Sudden and Extraordinary Emergency (Qld)
The Criminal Code 1899 contains a number of legal defences that can be relied on in relation to criminal offences in Queensland. The defence of sudden and extraordinary emergency is found in section 25, which states that “a person is not criminally responsible for an act or omission done or made under such circumstances of sudden or extraordinary emergency that an ordinary person possessing ordinary power of self-control could not reasonably be expected to act otherwise.” This article outlines the defence of sudden and extraordinary emergency.
When will the defence of sudden and extraordinary emergency succeed?
The section applies only if the person carrying out the conduct reasonably believes:
- that circumstances of sudden or extraordinary emergency exist; and
- that committing the offence is the only reasonable way to deal with the emergency; and
- that the conduct is a reasonable response to the emergency.
The test laid down by section 25 imposes an objective standard. There are three objective criteria, each of which uses the concept of reasonableness as a limit on the defence.
- The emergency must be real or reasonably apprehended as real.
- The emergency must be unavoidable by lesser means.
- The accuseds response to the emergency must be reasonable in the circumstances
In the notes in his Draft Code, Sir Samuel Griffith stated:
‘This section gives effect to the principle that no man is expected (for the purposes of the criminal law at all events) to be wiser and better than all mankind. It is conceived that it is a rule of the common law, as it undoubtedly is a rule upon which any jury would desire to act. It may, perhaps, be said that it sums up nearly all the common law rules as to excuses for an act which is prima facie criminal.’
The defence of sudden and extraordinary emergency can be relied upon in conjunction with other defences, such as compulsion (section 31) or honest and reasonable mistake of fact (section 24).
In the 1980 decision of R v Warner, the criminal court of appeal held that section 25, 31 and 24 were available to a person charged with dangerous driving of a motor vehicle where there was significant evidence that a terrifying situation may have been created by the driver of another vehicle and that the appellant may have been acting in response to this from fear and to avoid the risk of being harmed by the other driver. To this end, the emergency situation could be either factual or an honest and reasonable but mistaken belief.
In the 2020 Queensland Court of Appeal decision of R v Dimitropoulos, Brown J noted:
The learned trial judge, in the present case, accepted that the phrase “sudden or extraordinary emergency” in section 25 of the Queensland Criminal Code may be read disjunctively, such that sudden is separate from extraordinary, however, he considered that there must still be an emergency which requires immediate action.

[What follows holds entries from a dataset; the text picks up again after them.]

===== src/rtl/parity_frame_rx.sv =====
// Far-end receiver for the 7-bit parity link: deserialises start, d[6:0], P,
// stop; reports parity/framing status and a saturating bad-frame count.
module parity_frame_rx
  import parity_link_pkg::*;
#(
  parameter int CLKS_PER_BIT = 16,
  parameter int ERR_CNT_W    = 8
) (
  input  logic                 clk,
  input  logic                 reset,
  input  logic                 rx_serial,
  output logic [6:0]           data_out,
  output logic                 data_valid,
  output logic                 parity_err,
  output logic                 frame_err,
  output logic [ERR_CNT_W-1:0] err_count,
  output logic                 busy
);

  localparam int CNT_W = $clog2(CLKS_PER_BIT);
  localparam logic [CNT_W-1:0] HALF_M1 = CNT_W'(CLKS_PER_BIT / 2 - 1);
  localparam logic [CNT_W-1:0] FULL_M1 = CNT_W'(CLKS_PER_BIT - 1);
  localparam logic [2:0]       LAST_BIT = 3'(DATA_BITS - 1);
  localparam logic [ERR_CNT_W-1:0] ERR_MAX = '1;

  logic [1:0]           sync_q;
  logic                 rx_s;
  rx_state_e            state_q;
  logic [CNT_W-1:0]     samp_cnt_q;
  logic [2:0]           bit_cnt_q;
  logic [6:0]           shift_q;
  logic                 p_rx_q;
  logic                 stop_q;
  logic                 stop_done_q;
  logic                 armed_q;
  logic [6:0]           data_out_q;
  logic                 data_valid_q;
  logic                 parity_err_q;
  logic                 frame_err_q;
  logic [ERR_CNT_W-1:0] err_count_q;

  logic calc_par;
  logic parity_err_d;
  logic frame_err_d;

  // Two-flop synchroniser; idles high so reset does not fake a start bit.
  always_ff @(posedge clk) begin
    if (reset) sync_q <= 2'b11;
    else       sync_q <= {sync_q[0], rx_serial};
  end
  assign rx_s = sync_q[1];

  parity7_calc u_parity (
    .data_i   (shift_q),
    .parity_o (calc_par)
  );

  assign parity_err_d = (calc_par != p_rx_q);
  assign frame_err_d  = !stop_q;

  always_ff @(posedge clk) begin
    if (reset) begin
      state_q      <= IDLE;
      samp_cnt_q   <= '0;
      bit_cnt_q    <= '0;
      shift_q      <= '0;
      p_rx_q       <= 1'b0;
      stop_q       <= 1'b1;
      stop_done_q  <= 1'b0;
      armed_q      <= 1'b1;
      data_out_q   <= '0;
      data_valid_q <= 1'b0;
      parity_err_q <= 1'b0;
      frame_err_q  <= 1'b0;
      err_count_q  <= '0;
    end else begin
      data_valid_q <= 1'b0;
      case (state_q)
        IDLE: begin
          samp_cnt_q  <= '0;
          bit_cnt_q   <= '0;
          stop_done_q <= 1'b0;
          // After a framing error the line must return high before a new start.
          if (rx_s)         armed_q <= 1'b1;
          else if (armed_q) state_q <= START;
        end
        START: begin
          if (samp_cnt_q == HALF_M1) begin
            samp_cnt_q <= '0;
            state_q    <= rx_s ? IDLE : DATA;
          end else begin
            samp_cnt_q <= samp_cnt_q + 1'b1;
          end
        end
        DATA: begin
          if (samp_cnt_q == FULL_M1) begin
            samp_cnt_q <= '0;
            shift_q    <= {shift_q[5:0], rx_s};
            if (bit_cnt_q == LAST_BIT) begin
              bit_cnt_q <= '0;
              state_q   <= PARITY;
            end else begin
              bit_cnt_q <= bit_cnt_q + 1'b1;
            end
          end else begin
            samp_cnt_q <= samp_cnt_q + 1'b1;
          end
        end
        PARITY: begin
          if (samp_cnt_q == FULL_M1) begin
            samp_cnt_q <= '0;
            p_rx_q     <= rx_s;
            state_q    <= STOP;
          end else begin
            samp_cnt_q <= samp_cnt_q + 1'b1;
          end
        end
        STOP: begin
          if (stop_done_q) begin
            data_out_q   <= shift_q;
            parity_err_q <= parity_err_d;
            frame_err_q  <= frame_err_d;
            data_valid_q <= 1'b1;
            if ((parity_err_d || frame_err_d) && (err_count_q != ERR_MAX))
              err_count_q <= err_count_q + ERR_CNT_W'(1);
            armed_q     <= stop_q;
            stop_done_q <= 1'b0;
            state_q     <= IDLE;
          end else if (samp_cnt_q == FULL_M1) begin
            samp_cnt_q  <= '0;
            stop_q      <= rx_s;
            stop_done_q <= 1'b1;
          end else begin
            samp_cnt_q <= samp_cnt_q + 1'b1;
          end
        end
        default: state_q <= IDLE;
      endcase
    end
  end

  assign data_out   = data_out_q;
  assign data_valid = data_valid_q;
  assign parity_err = parity_err_q;
  assign frame_err  = frame_err_q;
  assign err_count  = err_count_q;
  assign busy       = (state_q != IDLE);

endmodule


===== config.mk =====
export PLATFORM = sky130hd
export DESIGN_NAME = parity_frame_rx
export DESIGN_NICKNAME = d
export VERILOG_FILES = /design/src/rtl/parity_link_pkg.sv /design/src/rtl/parity7_calc.sv /design/src/rtl/parity_frame_rx.sv
export SDC_FILE = /design/constraint.sdc
export NUM_CORES = 1
export LEC_CHECK = 0
export CORE_MARGIN = 2
export CORE_UTILIZATION = 49
export DETAILED_ROUTE_END_ITERATION = 7
export PLACE_DENSITY = 0.7
export SYNTH_ARGS = -nofsm -noshare
export SYNTH_HDL_FRONTEND = slang
export SYNTH_HIERARCHICAL = 1
export SYNTH_SLANG_ARGS = --single-unit

===== constraint.sdc =====
create_clock -name clk -period 2 [get_ports clk]
set_input_delay 0.3 -clock clk [delete_from_list [all_inputs] [get_ports clk]]
set_output_delay 0.3 -clock clk [all_outputs]
set_load 0.02 [all_outputs]
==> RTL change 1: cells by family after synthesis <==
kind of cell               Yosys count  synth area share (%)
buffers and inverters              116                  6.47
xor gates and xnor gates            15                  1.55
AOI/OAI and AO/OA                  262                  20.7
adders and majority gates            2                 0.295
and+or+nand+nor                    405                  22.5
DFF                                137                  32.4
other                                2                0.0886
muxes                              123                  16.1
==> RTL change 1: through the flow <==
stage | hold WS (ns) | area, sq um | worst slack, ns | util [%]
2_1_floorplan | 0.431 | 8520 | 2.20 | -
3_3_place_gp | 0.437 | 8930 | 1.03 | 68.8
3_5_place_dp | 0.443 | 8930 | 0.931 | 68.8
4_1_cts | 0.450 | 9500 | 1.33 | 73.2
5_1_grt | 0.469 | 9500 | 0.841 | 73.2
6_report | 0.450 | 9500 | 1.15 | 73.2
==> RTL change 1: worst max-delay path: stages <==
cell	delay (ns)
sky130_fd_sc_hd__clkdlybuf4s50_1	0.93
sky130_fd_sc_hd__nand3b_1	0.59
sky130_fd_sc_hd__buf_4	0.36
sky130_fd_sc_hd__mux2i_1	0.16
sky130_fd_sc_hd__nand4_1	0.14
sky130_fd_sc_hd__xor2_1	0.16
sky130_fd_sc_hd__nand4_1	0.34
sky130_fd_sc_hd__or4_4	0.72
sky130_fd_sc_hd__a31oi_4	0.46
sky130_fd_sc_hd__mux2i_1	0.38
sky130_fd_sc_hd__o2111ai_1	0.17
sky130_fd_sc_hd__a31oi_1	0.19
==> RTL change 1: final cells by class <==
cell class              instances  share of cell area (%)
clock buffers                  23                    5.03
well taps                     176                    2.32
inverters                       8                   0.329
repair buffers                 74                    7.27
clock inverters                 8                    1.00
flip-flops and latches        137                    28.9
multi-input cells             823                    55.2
File: config.mk
export PLATFORM = sky130hd
export DESIGN_NAME = vga_timing_gen
export DESIGN_NICKNAME = d
export VERILOG_FILES = /design/src/rtl/vga_timing_gen.sv
export SDC_FILE = /design/constraint.sdc
export NUM_CORES = 1
export LEC_CHECK = 0
export ABC_AREA = 1
export CORE_MARGIN = 1
export CORE_UTILIZATION = 39
export CTS_CLUSTER_SIZE = 10
export DETAILED_ROUTE_END_ITERATION = 10
export PLACE_DENSITY = 0.66
export SLEW_MARGIN = 25
export SYNTH_ARGS = -nofsm -noshare
export SYNTH_HDL_FRONTEND = slang
export SYNTH_SLANG_ARGS = --single-unit
File: constraint.sdc
create_clock -name clock50MHz -period 2.2 [get_ports clock50MHz]
set_input_delay 0.55 -clock clock50MHz [delete_from_list [all_inputs] [get_ports clock50MHz]]
set_output_delay 0.55 -clock clock50MHz [all_outputs]
set_load 0.03 [all_outputs]
[config.mk]
export PLATFORM = sky130hd
export DESIGN_NAME = alu_exec_unit
export DESIGN_NICKNAME = d
export VERILOG_FILES = /design/src/rtl/alu_pkg.sv /design/src/rtl/alu_muldiv_iter.sv /design/src/rtl/alu_exec_unit.sv
export SDC_FILE = /design/constraint.sdc
export NUM_CORES = 1
export LEC_CHECK = 0
export ABC_AREA = 0
export CORE_UTILIZATION = 60
export CTS_CLUSTER_SIZE = 16
export DETAILED_ROUTE_END_ITERATION = 8
export PLACE_DENSITY = 0.83
export SLEW_MARGIN = 20
export SYNTH_ARGS = -nofsm -noshare
export SYNTH_HDL_FRONTEND = slang
export SYNTH_HIERARCHICAL = 1
export SYNTH_SLANG_ARGS = --single-unit
[constraint.sdc]
create_clock -name clk -period 3.4 [get_ports clk]
set_input_delay 0.34 -clock clk [delete_from_list [all_inputs] [get_ports clk]]
set_output_delay 0.34 -clock clk [all_outputs]
set_load 0.05 [all_outputs]
## src/rtl/uart_move_tx.sv

```systemverilog
// Serializes a 3-byte move packet (header 0xA5, {msg_type,row,col}, checksum)
// as back-to-back 8N1 UART frames; all outputs are registered.
module uart_move_tx #(
    parameter int CLK_FREQ = 40000000,
    parameter int BAUD     = 9600
) (
    input  logic       clk,
    input  logic       rst,
    input  logic       send,
    input  logic [1:0] msg_type,
    input  logic [2:0] row,
    input  logic [2:0] col,
    output logic       busy,
    output logic       done,
    output logic       tx
);

    localparam int CLKS_PER_BIT = CLK_FREQ / BAUD;
    localparam int CNT_W        = (CLKS_PER_BIT > 1) ? $clog2(CLKS_PER_BIT) : 1;
    localparam logic [CNT_W-1:0] CNT_LAST = CNT_W'(CLKS_PER_BIT - 1);
    localparam logic [7:0] HEADER = 8'hA5;

    typedef enum logic [1:0] {IDLE, START, DATA, STOP} state_t;

    state_t           state, state_d;
    logic [1:0]       byte_idx, byte_idx_d;
    logic [2:0]       bit_idx, bit_idx_d;
    logic [CNT_W-1:0] baud_cnt, baud_cnt_d;
    logic [1:0]       type_q;
    logic [2:0]       row_q, col_q;
    logic             tx_d, busy_d, done_d;
    logic             accept, bit_end;

    assign accept  = (state == IDLE) && send;
    assign bit_end = (baud_cnt == CNT_LAST);

    // NOTE: state and outputs use non-blocking assignments so every register
    // samples pre-edge values; the reset lives inside the clocked block.
    always_ff @(posedge clk) begin
        if (rst) begin
            state    <= IDLE;
            byte_idx <= '0;
            bit_idx  <= '0;
            baud_cnt <= '0;
            type_q   <= '0;
            row_q    <= '0;
            col_q    <= '0;
            tx       <= 1'b1;
            busy     <= 1'b0;
            done     <= 1'b0;
        end else begin
            state    <= state_d;
            byte_idx <= byte_idx_d;
            bit_idx  <= bit_idx_d;
            baud_cnt <= baud_cnt_d;
            tx       <= tx_d;
            busy     <= busy_d;
            done     <= done_d;
            if (accept) begin
                type_q <= msg_type;
                row_q  <= row;
                col_q  <= col;
            end
        end
    end

    // NOTE: every comb output gets a default first so no latch is inferred.
    always_comb begin
        state_d    = state;
        byte_idx_d = byte_idx;
        bit_idx_d  = bit_idx;
        baud_cnt_d = (state == IDLE || bit_end) ? '0 : baud_cnt + 1'b1;
        case (state)
            IDLE: begin
                if (send) begin
                    state_d    = START;
                    byte_idx_d = '0;
                    bit_idx_d  = '0;
                end
            end
            START: begin
                if (bit_end) begin
                    state_d   = DATA;
                    bit_idx_d = '0;
                end
            end
            DATA: begin
                if (bit_end) begin
                    if (bit_idx == 3'd7) state_d = STOP;
                    else                 bit_idx_d = bit_idx + 3'd1;
                end
            end
            STOP: begin
                if (bit_end) begin
                    if (byte_idx == 2'd2) begin
                        state_d    = IDLE;
                        byte_idx_d = '0;
                    end else begin
                        state_d    = START;
                        byte_idx_d = byte_idx + 2'd1;
                    end
                end
            end
            default: state_d = IDLE;
        endcase
    end

    // Outputs are computed from the next state so they register in step with it.
    always_comb begin
        logic [7:0] payload;
        logic [7:0] cur_byte;
        payload = {type_q, row_q, col_q};
        case (byte_idx_d)
            2'd0:    cur_byte = HEADER;
            2'd1:    cur_byte = payload;
            default: cur_byte = HEADER ^ payload;
        endcase
        tx_d   = 1'b1;
        busy_d = (state_d != IDLE);
        done_d = (state == STOP) && (byte_idx == 2'd2) && bit_end;
        case (state_d)
            START:   tx_d = 1'b0;
            DATA:    tx_d = cur_byte[bit_idx_d];
            default: tx_d = 1'b1;
        endcase
    end

endmodule

```

## config.mk

```make
export PLATFORM = sky130hd
export DESIGN_NAME = uart_move_tx
export DESIGN_NICKNAME = d
export VERILOG_FILES = /design/src/rtl/uart_move_tx.sv
export SDC_FILE = /design/constraint.sdc
export NUM_CORES = 1
export LEC_CHECK = 0
export CORE_ASPECT_RATIO = 0.5
export CORE_MARGIN = 2
export CORE_UTILIZATION = 50
export CTS_BUF_LIST = sky130_fd_sc_hd__clkbuf_8
export CTS_CLUSTER_SIZE = 20
export DETAILED_ROUTE_END_ITERATION = 10
export HOLD_SLACK_MARGIN = 0.05
export PLACE_DENSITY_LB_ADDON = 0.25
export SLEW_MARGIN = 0
export SYNTH_ARGS = -nofsm -noshare
export SYNTH_HDL_FRONTEND = slang
export SYNTH_SLANG_ARGS = --single-unit
```

## constraint.sdc

```tcl
create_clock -name clk -period 7.3 [get_ports clk]
set_clock_uncertainty 0.15 [all_clocks]
set_input_delay 1.825 -clock clk [delete_from_list [all_inputs] [get_ports clk]]
set_output_delay 1.825 -clock clk [all_outputs]
set_load 0.05 [all_outputs]
```

==> results of run 1 <==
## registers in the layout (all words and copies together) (netlist names)
name and flops:
type_q 2, bit_idx 3, state 2, busy 1, byte_idx 2, row_q 3, col_q 3, done 1
tx 1, baud_cnt 13
## where the power goes
part           internal (mW)  switching [mW]  leakage (nW)
Sequential             0.174         0.00285         0.252
Combinational         0.0147          0.0200         0.365
Clock                  0.135          0.0669        0.0695
Total                  0.323          0.0898         0.686
## synthesized netlist by cell type (2+ instances only)
library cell	n
o21ai_0	4
nor3_1	3
nor4_1	2
xnor2_1	4
buf_2	2
o21a_1	2
a211oi_2	2
a21oi_1	12
xor2_1	7
o31a_1	2
o21ai_1	3
dfxtp_1	31
nor2b_1	4
nor2_1	31
mux2i_1	5
a211oi_1	2
ha_1	7
a31oi_1	2
nand3_1	15
a211o_1	2
inv_1	7
nand2b_1	2
clkbuf_1	4
and4bb_1	2
or3_1	3
and3_1	3
nand2_1	28
o211ai_1	2
## per-stage QoR
step	cell area, um^2	std cells	hold WS (ps)
2_1_floorplan	1658	205	282.9
3_3_place_gp	1809	251	299.4
3_5_place_dp	1809	251	303.4
4_1_cts	1942	259	314.8
5_1_grt	1942	259	321.3
6_report	1942	259	314.4
## routing by layer
| metal | up-vias | part of all wire |
|---|---|---|
| li1 | 742 | - |
| met1 | 651 | 0.49 |
| met2 | 42 | 0.44 |
| met3 | 8 | 0.060 |
| met4 | 0 | 0.014 |
| met5 | - | 0 |
## placed cells by master (no fill, tap or decap), drive strengths merged, types with 2 or more instances in the layout
cell / count
clkbuf: 5
and4bb: 2
dfxtp: 31
o21a: 2
xor2: 7
nor3: 3
a211oi: 4
nor2: 31
a21oi: 12
xnor2: 4
nand2: 28
a211o: 2
nor2b: 4
or3: 3
ha: 7
nor4: 3
a31oi: 2
and3: 3
nand3: 15
mux2i: 5
nand2b: 2
clkdlybuf4s50: 13
o21ai: 7
inv: 8
o31a: 2
o211ai: 2
bufinv: 2
## cell families (layout without fill, tap and decap cells)
kind of cell | count (synthesis) | after routing | synth area share
buffers and inverters | 14 | 28 | 0.03321
xor gates and xnor gates | 11 | 11 | 0.05811
AOI/OAI and AO/OA | 39 | 39 | 0.1638
DFF | 31 | 31 | 0.3743
adders and majority gates | 7 | 7 | 0.05283
muxes | 5 | 5 | 0.03019
and+or+nand+nor | 98 | 98 | 0.2875
## area by class of cell
class	instances	area, um^2	area share
Multi-Input combinational cell	160	982.2	0.5058
Sequential cell	31	620.6	0.3196
Timing Repair Buffer	13	130.1	0.06701
Clock buffer	5	68.82	0.03544
Clock inverter	3	63.81	0.03286
Tap cell	40	50.05	0.02577
Inverter	7	26.28	0.01353
## final timing paths
path / start / endpoint / slack, ps / cells after the start
worst max-delay path: send / tx$_SDFF_PP1_ / 3670 / 8
worst max register to register: baud_cnt[0]$_SDFF_PP0_ / tx$_SDFF_PP1_ / 4520 / 8
worst min-delay path: row_q[2]$_SDFFE_PP0P_ / row_q[2]$_SDFFE_PP0P_ / 310 / 2
worst min register to register: row_q[2]$_SDFFE_PP0P_ / row_q[2]$_SDFFE_PP0P_ / 310 / 2
## worst max-delay path, cell delays in order
cell	delay [ps]
clkdlybuf4s50_1	510
nor2b_1	90
o41a_1	330
o21ai_1	180
nand2_1	160
mux2i_1	140
o31a_1	240
a211oi_2	200
==> impl_metrics.csv, run 1 <==
group,metric,value,unit
setup_path,critical_path.max_fanout,4,
clock_tree,tritoncts,"built",
floorplan,io_pins,14,
setup_path,end_kind,"register",
power_and_ir_drop,leakage,0.6862,nW
floorplan,die_area,0.003820,mm^2
timing,hold_viol_final,0,
setup_path,crit_type,"primary input to register",
floorplan,dieHeight,44.72,um
routing,avgRoutedWirePerCell,13.79,um
power_and_ir_drop,ir_drop,141.2,uV
routing,routed_via_density,5.571,
clock_tree,cts.htree.levels,2,
timing,rsz0062_at_grt,"no",
routing,drc,0,
layout,final_util,0.6299,
routing,routed_wl,3.571,mm
setup_path,cp-start-kind,"primary input",
timing,worst_slack,3667,ps
routing,postRouteAntennaNets,0,
flow_run,maxCapViolations,0,
layout,fillerInstances,284,
global_routing,grt_use_met2,0.3281,
global_routing,grt_pass1_wl,6.016,mm
clock_tree,clockRootBuffer,"clkbuf_8",
timing,finalSetupViolCount,0,
layout,drive_above_1_share,0.04566,
layout,antenna_cells,0,
routing,drt_iter0_markers,154,
timing,worstMarginPinSlew,750.4,ps
clock_tree,cts.sinks,31,
yosys,syn_area_per_cell,8.087,um^2
layout,nets,236,
yosys,ys_warn_count,0,
clock_tree,post-cts-setup-buffer-count,0,
yosys,syn-instance-count,205,
setup_path,worstPathArrival,3690,ps
outcome,status,"completed",
global_routing,grt_pass1_vias,1332,
yosys,synthTopCellsByArea,"dfxtp_1, nor2_1, nand2_1",
clock_tree,cts_buffers,5,
yosys,ys_types,40,
global_routing,grtUsageMet1,0.2653,
yosys,synth.net_count,223,
place,pre_cts_slack,3370,ps
timing,slew_viol_final,0,
timing,fin_tns_setup,0,ps
yosys,synth_largest_area_cell,"dfxtp_1",
clock_tree,hold_buffers,0,
clock_tree,clock_path_buffers,2,
global_routing,overflow,0,
place,portBuffers,13,
yosys,synth-edff-count,0,
floorplan,start_util,0.5377,
yosys,yosysSeqAreaShare,0.3743,
yosys,syn_area,0.001658,mm^2
routing,firstDrtPassIters,4,
routing,vias,1443,
clock_tree,postCtsResizedCells,0,
timing,period_share,0.4976,
place,gp_congestion,0.8598,
yosys,synthFlopType,"dfxtp_1",
setup_path,worst_ep_required_time,7360,ps
yosys,synthArstFlopShare,0,
power_and_ir_drop,powerDensity,212.8,mW/mm^2
global_routing,track_usage,0.2068,
layout,area.growth.synth_to_final,17.13,%
clock_tree,path_clk_slew,60,ps
timing,period_needed,3633,ps
place,post-dp-hpwl,2.510,mm
yosys,synth_seq_cells,31,
global_routing,antenna_found_initial,0,
power_and_ir_drop,totalPowerFinal,413.2,uW
floorplan,core-area,0.003083,mm^2
timing,slew_headroom,0.4982,
hold_path,min_path_type,"register to register",
floorplan,rows,14,
floorplan,dieWidth,85.44,um
global_routing,use_met3,0.06216,
timing,fmax,275.3,MHz
global_routing,grt_max_degree,22,
clock_tree,clk_latency,290,ps
yosys,yosysTopAreaCellShare,0.3743,
global_routing,grt.busiest_layer,"met2",
(Power assumes the default switching activity.)
==> inputs of run 2 (changes only) <==
- clock period: 7.3 -> 3.7 ns (I/O delays scaled with it)
==> run 2 against run 1 <==
Compared with the run above:
- non-clock buffer count rose by 1
- critical path depth is the same
- clock power up 27%
- routed wire length shrank 0.84%
- register-to-register slack got worse by 3600 ps
- total power up 63%
- worst hold slack barely moved
- design area down 2.1%
- cell count increased by 0.39%
- combinational power up 100%
- setup slack got worse by 2800 ps
- sequential share of layout area is 0.67 points higher
==> impl_metrics.csv, run 2 (synthesis results as in run 1) <==
group,metric,value,unit
global_routing,track_usage,0.2081,
setup_path,ff2ff_setup_slack,890,ps
power_and_ir_drop,powerDensity,354.7,mW/mm^2
setup_path,end_kind,"register",
floorplan,die_area,0.003820,mm^2
power_and_ir_drop,ir_drop,207.5,uV
power_and_ir_drop,leakage,0.6668,nW
routing,routed_wl,3.541,mm
hold_path,worst_hold_path.endpoint,"col_q[2]$_SDFFE_PP0P_",
layout,fillerInstances,275,
setup_path,cp_top_family,"simple AND/OR/NAND/NOR gates",
place,portBuffers,13,
floorplan,core-area,0.003083,mm^2
power_and_ir_drop,switching_share,0.2573,
layout,drive_above_1_share,0.05000,
floorplan,dieWidth,85.44,um
clock_tree,clockRootBuffer,"clkbuf_8",
timing,slew_viol_final,0,
hold_path,min_from,"col_q[2]$_SDFFE_PP0P_",
routing,firstDrtPassIters,4,
outcome,status,"completed",
layout,nets,237,
timing,worstMarginPinSlew,549.8,ps
timing,hold_viol_final,0,
setup_path,cp_num_buf_inv,0,
layout,antenna_cells,0,
power_and_ir_drop,p_switching,173.6,uW
routing,avgRoutedWirePerCell,13.62,um
setup_path,crit_slowest_cell,"or4b_1",
layout,regMostFlops,"baud_cnt",
floorplan,io_pins,14,
timing,period_share,0.7594,
clock_tree,cts.htree.levels,2,
layout,area.growth.synth_to_final,14.72,%
power_and_ir_drop,p_comb_frac,0.104,
setup_path,worstReg2RegStart,"baud_cnt[0]$_SDFF_PP0_",
clock_tree,cts.sinks,31,
power_and_ir_drop,clockPowerShare,0.379,
timing,fmax,355.9,MHz
routing,routed_via_density,5.631,
clock_tree,path_clk_slew,70,ps
power_and_ir_drop,p_int,501.0,uW
floorplan,rows,14,
setup_path,worst_ep_required_time,3710,ps
clock_tree,cts_buffers,5,
setup_path,critical_path.max_stage_delay,520,ps
global_routing,grt_pass1_wl,6.106,mm
setup_path,worstPathArrival,2820,ps
place,post-dp-hpwl,2.544,mm
timing,rsz0062_at_grt,"no",
setup_path,critical_path.max_fanout,11,
floorplan,dieHeight,44.72,um
global_routing,overflow,0,
clock_tree,clock_path_buffers,2,
hold_path,min_path_type,"register to register",
power_and_ir_drop,totalPowerFinal,674.6,uW
hold_path,whs_path_depth,2,
timing,fin_tns_setup,0,ps
setup_path,cp-start-kind,"register",
clock_tree,postCtsResizedCells,0,
global_routing,antenna_found_initial,0,
clock_tree,post-cts-setup-buffer-count,0,
clock_tree,tritoncts,"built",
setup_path,r2r_cells,8,
routing,postRouteAntennaNets,0,
timing,finalSetupViolCount,0,
power_and_ir_drop,power_frac_seq,0.517,
routing,drt_iter0_markers,145,
setup_path,worstPathCellList,"ha_1, and4bb_1, and3_1, a31oi_1, a211o_1, or4b_1, a211oi_2, a211oi_2",
global_routing,grt_max_degree,16,
timing,period_needed,2810,ps
setup_path,crit_type,"register to register",
routing,drc,0,
global_routing,grt_pass1_vias,1393,
setup_path,r2r-end,"tx$_SDFF_PP1_",
clock_tree,hold_buffers,0,
place,pre_cts_slack,667.8,ps
setup_path,crit_top_cell,"a211oi_2",
flow_run,maxCapViolations,0,
clock_tree,clk_latency,290,ps
layout,final_util,0.6169,
place,gp_congestion,0.8421,
layout,final_cell_mix,"nor2_1, dfxtp_1, nand2_1",
routing,vias,1464,
timing,worst_slack,890.1,ps
floorplan,start_util,0.5377,
layout,largest_reg_flops,13,
timing,slew_headroom,0.6323,
run 2: cell types whose count changed in the layout (fill, tap and decap cells not counted):
cell	previous run	this run
bufinv_16	2	0
buf_4	0	1
clkinv_2	0	1
clkinvlp_4	0	1
run 2: through the flow:
step | hold slack (ps) | area [um^2] | std cells
floorplan | 282.9 | 1658 | 205
global placement | 299.5 | 1817 | 252
detailed placement | 303.6 | 1817 | 252
CTS | 316.1 | 1902 | 260
global route | 330.2 | 1902 | 260
finish | 314.5 | 1902 | 260
run 2: metal layers:
metal / GRT usage / vias to the layer above / part of all wire
li1: - / 750 / -
met1: 0.2648 / 664 / 0.48
met2: 0.3453 / 45 / 0.43
met3: 0.06399 / 5 / 0.076
met4: 0.07302 / 0 / 0.012
met5: 0 / - / 0
run 2: cell type report:
class	count	area [um^2]	area share
Multi-Input combinational cell	160	982.2	0.5164
Tap cell	40	50.05	0.02632
Clock buffer	5	68.82	0.03618
Clock inverter	3	16.27	0.008553
Sequential cell	31	620.6	0.3263
Inverter	7	26.28	0.01382
Timing Repair Buffer	14	137.6	0.07237
run 2: tightest hold or removal path, cell delays in order (launching register included):
cell     delay, ps
dfxtp_1        310
nand2_1         50
a21oi_1         50
run 2: worst max path at each step:
stage | from | end | slack [ps] | cells past startpoint
after global routing | baud_cnt[0]$_SDFF_PP0_ | tx$_SDFF_PP1_ | 690 | 8
after floorplan | state[0]$_SDFF_PP0_ | tx$_SDFF_PP1_ | 1140 | 10
final | baud_cnt[0]$_SDFF_PP0_ | tx$_SDFF_PP1_ | 890 | 8
after global placement | send | tx$_SDFF_PP1_ | 740 | 8
after CTS | baud_cnt[0]$_SDFF_PP0_ | tx$_SDFF_PP1_ | 890 | 8
after detailed placement | send | tx$_SDFF_PP1_ | 670 | 8
run 2: power by group through the flow:
stage,registers [mW],logic [mW],clock network [mW]
floorplan,0.361,0.0386,0
global placement,0.356,0.0682,0
detailed placement,0.356,0.0696,0
CTS,0.348,0.0702,0.261
global route,0.350,0.0773,0.272
finish,0.349,0.0704,0.256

In that case, the defendant argued he grew cannabis as a last resort to self-medicate for pain resulting from injuries sustained in a car accident. The trial judge found there was insufficient evidence to support a defence of sudden and extraordinary emergency.
Her Honour noted:
“The defendant to criminal proceedings bears the evidential burden of raising a defence under s 25 of the Criminal Code. The test is whether there is “evidence which, taken at its highest in favour of the accused, could lead a reasonable jury properly instructed, to have a reasonable doubt that each of the elements of the defence had been negatived”. Once raised, the onus then falls on the crown to negative the defence beyond reasonable doubt.”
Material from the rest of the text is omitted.